* _REQUIRED WORK_:
Extract the listing in its entirety, keeping each line identical to the original.

* _RECORDS_:
### design/flow/design.v
module inverse_park #(
    parameter D_WIDTH = 19,
    parameter Q_BITS = 15
) (
    input logic clk,
    input logic rstb,
    input logic signed [D_WIDTH-1:0] D,
    input logic signed [D_WIDTH-1:0] Q,
    input logic signed [D_WIDTH-1:0] sin,
    input logic signed [D_WIDTH-1:0] cos,
    input logic start,
    output logic signed [D_WIDTH-1:0] alpha,
    output logic signed [D_WIDTH-1:0] beta,
    output logic done
);
logic signed [D_WIDTH-1:0] alpha_c, beta_c;
logic signed [D_WIDTH*2-1:0] D_cos, D_cos_c, D_sin, D_sin_c;
logic signed [D_WIDTH*2-1:0] Q_sin, Q_sin_c, Q_cos, Q_cos_c; 
logic done_c;
enum logic {s0, s1} state, next_state;
always_ff @(posedge clk or negedge rstb) begin
  if (!rstb) begin
    alpha <= 'b0;
    beta <= 'b0;
    done <= 'b0;
    state <= s0;
    D_cos <= 'b0;
    D_sin <= 'b0;
    Q_sin <= 'b0;
    Q_cos <= 'b0;
  end else begin
    alpha <= alpha_c;
    beta <= beta_c;
    done <= done_c;
    state <= next_state;
    D_cos <= D_cos_c;
    D_sin <= D_sin_c;
    Q_sin <= Q_sin_c;
    Q_cos <= Q_cos_c;
  end
end
always_comb begin
  alpha_c = alpha;
  beta_c = beta;
  done_c = done;
  next_state = state;
  D_cos_c = D_cos;
  D_sin_c = D_sin;
  Q_sin_c = Q_sin;
  Q_cos_c = Q_cos;
  case(state)
    s0: begin
      if (start) begin
        D_cos_c = (D * cos) >>> Q_BITS;
        D_sin_c = (D * sin) >>> Q_BITS;
        Q_sin_c = (Q * sin) >>> Q_BITS;
        Q_cos_c = (Q * cos) >>> Q_BITS;
        next_state = s1;
      end
    end
    s1: begin
      alpha_c = D_cos - Q_sin;
      beta_c = D_sin + Q_cos;
      done_c = 'b1;
      next_state = s0;
    end
  endcase;
end
endmodule
### design/flow/run.sh
#!/bin/bash
# OpenROAD 26Q1-2900-gdf79404cd8, Yosys 0.63+post, stock flow scripts
make -C /OpenROAD-flow-scripts/flow DESIGN_CONFIG=/design/flow/config.mk WORK_HOME=/design/flow/orfs finish
### design/flow/config.mk
export PLATFORM = sky130hd
export DESIGN_NAME = inverse_park
export DESIGN_NICKNAME = inverse_park
export VERILOG_FILES = /design/flow/design.v
export SDC_FILE = /design/flow/constraint.sdc
export NUM_CORES = 4
export LEC_CHECK = 1
export CORE_UTILIZATION = 50
### design/flow/constraint.sdc
current_design inverse_park

set clk_period 7.9
set clk_io_pct 0.2

create_clock -name clk0 -period $clk_period [get_ports {clk}]

set non_clock_inputs [all_inputs -no_clocks]
set_input_delay [expr $clk_period * $clk_io_pct] -clock clk0 $non_clock_inputs
set_output_delay [expr $clk_period * $clk_io_pct] -clock clk0 [all_outputs]
==> reports/qor.yml <==
design.core.area_um2: 107200
layout_min_cycle_time_ns: 7.868
cap_viol_max_count: 0
synth_area_per_cell_um2: 9.276
die-width_um: 331.0
outcome: "finished clean"
yosysWarnings: 1
viasPerCell: 5.020
max_freq_ghz: 0.1271
finalMaxSlewViolations: 0
fin_area_um2: 63110
hold_class: "register to register"
dr.pass1.iters: 7
cts_buffers: 17
worst_path_most_repeated_cell: "fa_1"
drive_gt1_share_pct: 13.21
end_kind: "register"
edf_count: 0
warning_count: 28
async_flop_share_pct: 100.0
ios: 118
finalSetupViolations: 0
tightest_slew_ns: 0.7332
cp_max_fo: 6
critical_path_class: "input pin to register"
yosys_cells: 5834
cts_tree: "yes"
grt_pass1_wl_mm: 223.6
grt_util_all_layers_pct: 28.86
gp_congestion: 0.9523
clock_skew_ns: 0.01029
tns_ns: 0
dpl.hpwl_mm: 119.4
wl_per_cell_um: 18.22
yosysChipArea_um2: 54120
regArea_um2: 2903
global_route.peak_usage_layer: "met1"
synthFlopType: "dfrtp_1"
worst_skew_pair.late_latency_ns: 0.46
clock_sinks: 116
cp_data_required_time_ns: 8.28
rsz0062_at_grt: "yes"
fin_crit_sh_pct: 99.60
grt_overflow_total: 0
finalWorstSetupSlack_ns: 0.03172
ys_seq_share_pct: 5.364
grt_util_met1_pct: 44.93
relSlewSlack_pct: 49.86
final_util_pct: 58.87
grt_pass1_vias: 40640
syn_to_final_growth_pct: 16.62
antennaDiodeCount: 0
antenna_found_initial: 8
critPathMaxStageDelay_ns: 0.56
ant_nets: 0
drc: 0
fp_util_pct: 50.48
port_buffers: 117
grtUsageMet2_pct: 42.56
startpoint_type: "input pin"
critPathSlowestCell: "fa_1"
hold_slack_ns: 0.4614
final_cells: 7724
clk_pin_slew_ns: 0.06
first_iter_violations: 1506
die_h_um: 331.0
num_vias: 38770
fp.dieArea_um2: 109600
row_count: 120
cts_max_level: 4
ys.flops: 116
placed_area_um2: 61270
synth_cells: 5834
dp_slack_ns: -1.072
grtUsageMet3_pct: 9.543
routed_wl_mm: 140.8
clockRootBuffer: "clkbuf_16"
grt_max_degree: 69
cts.path.max_buffers: 2
path_cells: "buf_6, buf_12, and2_4, fa_1, inv_2, fa_1, inv_2, fa_1, fa_1, fa_1, fa_1, fa_1, ha_2, a2111oi_4, o21ai_1, o21a_1, a221o_1, a41o_4, o311a_4, or3b_4, a2111o_1, nand3_1"
fill_cells: 9260
cp.arrival_ns: 8.25
placedCellCount: 7638
yosysUniqueCellTypes: 61
finalHoldViolCount: 0
syn_area_um2: 54120
logic_area_um2: 45180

* _RESPONSE TO THIS EXERCISE_:
### design/flow/design.v
module inverse_park #(
    parameter D_WIDTH = 19,
    parameter Q_BITS = 15
) (
    input logic clk,
    input logic rstb,
    input logic signed [D_WIDTH-1:0] D,
    input logic signed [D_WIDTH-1:0] Q,
    input logic signed [D_WIDTH-1:0] sin,
    input logic signed [D_WIDTH-1:0] cos,
    input logic start,
    output logic signed [D_WIDTH-1:0] alpha,
    output logic signed [D_WIDTH-1:0] beta,
    output logic done
);
logic signed [D_WIDTH-1:0] alpha_c, beta_c;
logic signed [D_WIDTH*2-1:0] D_cos, D_cos_c, D_sin, D_sin_c;
logic signed [D_WIDTH*2-1:0] Q_sin, Q_sin_c, Q_cos, Q_cos_c; 
logic done_c;
enum logic {s0, s1} state, next_state;
always_ff @(posedge clk or negedge rstb) begin
  if (!rstb) begin
    alpha <= 'b0;
    beta <= 'b0;
    done <= 'b0;
    state <= s0;
    D_cos <= 'b0;
    D_sin <= 'b0;
    Q_sin <= 'b0;
    Q_cos <= 'b0;
  end else begin
    alpha <= alpha_c;
    beta <= beta_c;
    done <= done_c;
    state <= next_state;
    D_cos <= D_cos_c;
    D_sin <= D_sin_c;
    Q_sin <= Q_sin_c;
    Q_cos <= Q_cos_c;
  end
end
always_comb begin
  alpha_c = alpha;
  beta_c = beta;
  done_c = done;
  next_state = state;
  D_cos_c = D_cos;
  D_sin_c = D_sin;
  Q_sin_c = Q_sin;
  Q_cos_c = Q_cos;
  case(state)
    s0: begin
      if (start) begin
        D_cos_c = (D * cos) >>> Q_BITS;
        D_sin_c = (D * sin) >>> Q_BITS;
        Q_sin_c = (Q * sin) >>> Q_BITS;
        Q_cos_c = (Q * cos) >>> Q_BITS;
        next_state = s1;
      end
    end
    s1: begin
      alpha_c = D_cos - Q_sin;
      beta_c = D_sin + Q_cos;
      done_c = 'b1;
      next_state = s0;
    end
  endcase;
end
endmodule
### design/flow/run.sh
#!/bin/bash
# OpenROAD 26Q1-2900-gdf79404cd8, Yosys 0.63+post, stock flow scripts
make -C /OpenROAD-flow-scripts/flow DESIGN_CONFIG=/design/flow/config.mk WORK_HOME=/design/flow/orfs finish
### design/flow/config.mk
export PLATFORM = sky130hd
export DESIGN_NAME = inverse_park
export DESIGN_NICKNAME = inverse_park
export VERILOG_FILES = /design/flow/design.v
export SDC_FILE = /design/flow/constraint.sdc
export NUM_CORES = 4
export LEC_CHECK = 1
export CORE_UTILIZATION = 50
### design/flow/constraint.sdc
current_design inverse_park

set clk_period 7.9
set clk_io_pct 0.2

create_clock -name clk0 -period $clk_period [get_ports {clk}]

set non_clock_inputs [all_inputs -no_clocks]
set_input_delay [expr $clk_period * $clk_io_pct] -clock clk0 $non_clock_inputs
set_output_delay [expr $clk_period * $clk_io_pct] -clock clk0 [all_outputs]
==> reports/qor.yml <==
design.core.area_um2: 107200
layout_min_cycle_time_ns: 7.868
cap_viol_max_count: 0
synth_area_per_cell_um2: 9.276
die-width_um: 331.0
outcome: "finished clean"
yosysWarnings: 1
viasPerCell: 5.020
max_freq_ghz: 0.1271
finalMaxSlewViolations: 0
fin_area_um2: 63110
hold_class: "register to register"
dr.pass1.iters: 7
cts_buffers: 17
worst_path_most_repeated_cell: "fa_1"
drive_gt1_share_pct: 13.21
end_kind: "register"
edf_count: 0
warning_count: 28
async_flop_share_pct: 100.0
ios: 118
finalSetupViolations: 0
tightest_slew_ns: 0.7332
cp_max_fo: 6
critical_path_class: "input pin to register"
yosys_cells: 5834
cts_tree: "yes"
grt_pass1_wl_mm: 223.6
grt_util_all_layers_pct: 28.86
gp_congestion: 0.9523
clock_skew_ns: 0.01029
tns_ns: 0
dpl.hpwl_mm: 119.4
wl_per_cell_um: 18.22
yosysChipArea_um2: 54120
regArea_um2: 2903
global_route.peak_usage_layer: "met1"
synthFlopType: "dfrtp_1"
worst_skew_pair.late_latency_ns: 0.46
clock_sinks: 116
cp_data_required_time_ns: 8.28
rsz0062_at_grt: "yes"
fin_crit_sh_pct: 99.60
grt_overflow_total: 0
finalWorstSetupSlack_ns: 0.03172
ys_seq_share_pct: 5.364
grt_util_met1_pct: 44.93
relSlewSlack_pct: 49.86
final_util_pct: 58.87
grt_pass1_vias: 40640
syn_to_final_growth_pct: 16.62
antennaDiodeCount: 0
antenna_found_initial: 8
critPathMaxStageDelay_ns: 0.56
ant_nets: 0
drc: 0
fp_util_pct: 50.48
port_buffers: 117
grtUsageMet2_pct: 42.56
startpoint_type: "input pin"
critPathSlowestCell: "fa_1"
hold_slack_ns: 0.4614
final_cells: 7724
clk_pin_slew_ns: 0.06
first_iter_violations: 1506
die_h_um: 331.0
num_vias: 38770
fp.dieArea_um2: 109600
row_count: 120
cts_max_level: 4
ys.flops: 116
placed_area_um2: 61270
synth_cells: 5834
dp_slack_ns: -1.072
grtUsageMet3_pct: 9.543
routed_wl_mm: 140.8
clockRootBuffer: "clkbuf_16"
grt_max_degree: 69
cts.path.max_buffers: 2
path_cells: "buf_6, buf_12, and2_4, fa_1, inv_2, fa_1, inv_2, fa_1, fa_1, fa_1, fa_1, fa_1, ha_2, a2111oi_4, o21ai_1, o21a_1, a221o_1, a41o_4, o311a_4, or3b_4, a2111o_1, nand3_1"
fill_cells: 9260
cp.arrival_ns: 8.25
placedCellCount: 7638
yosysUniqueCellTypes: 61
finalHoldViolCount: 0
syn_area_um2: 54120
logic_area_um2: 45180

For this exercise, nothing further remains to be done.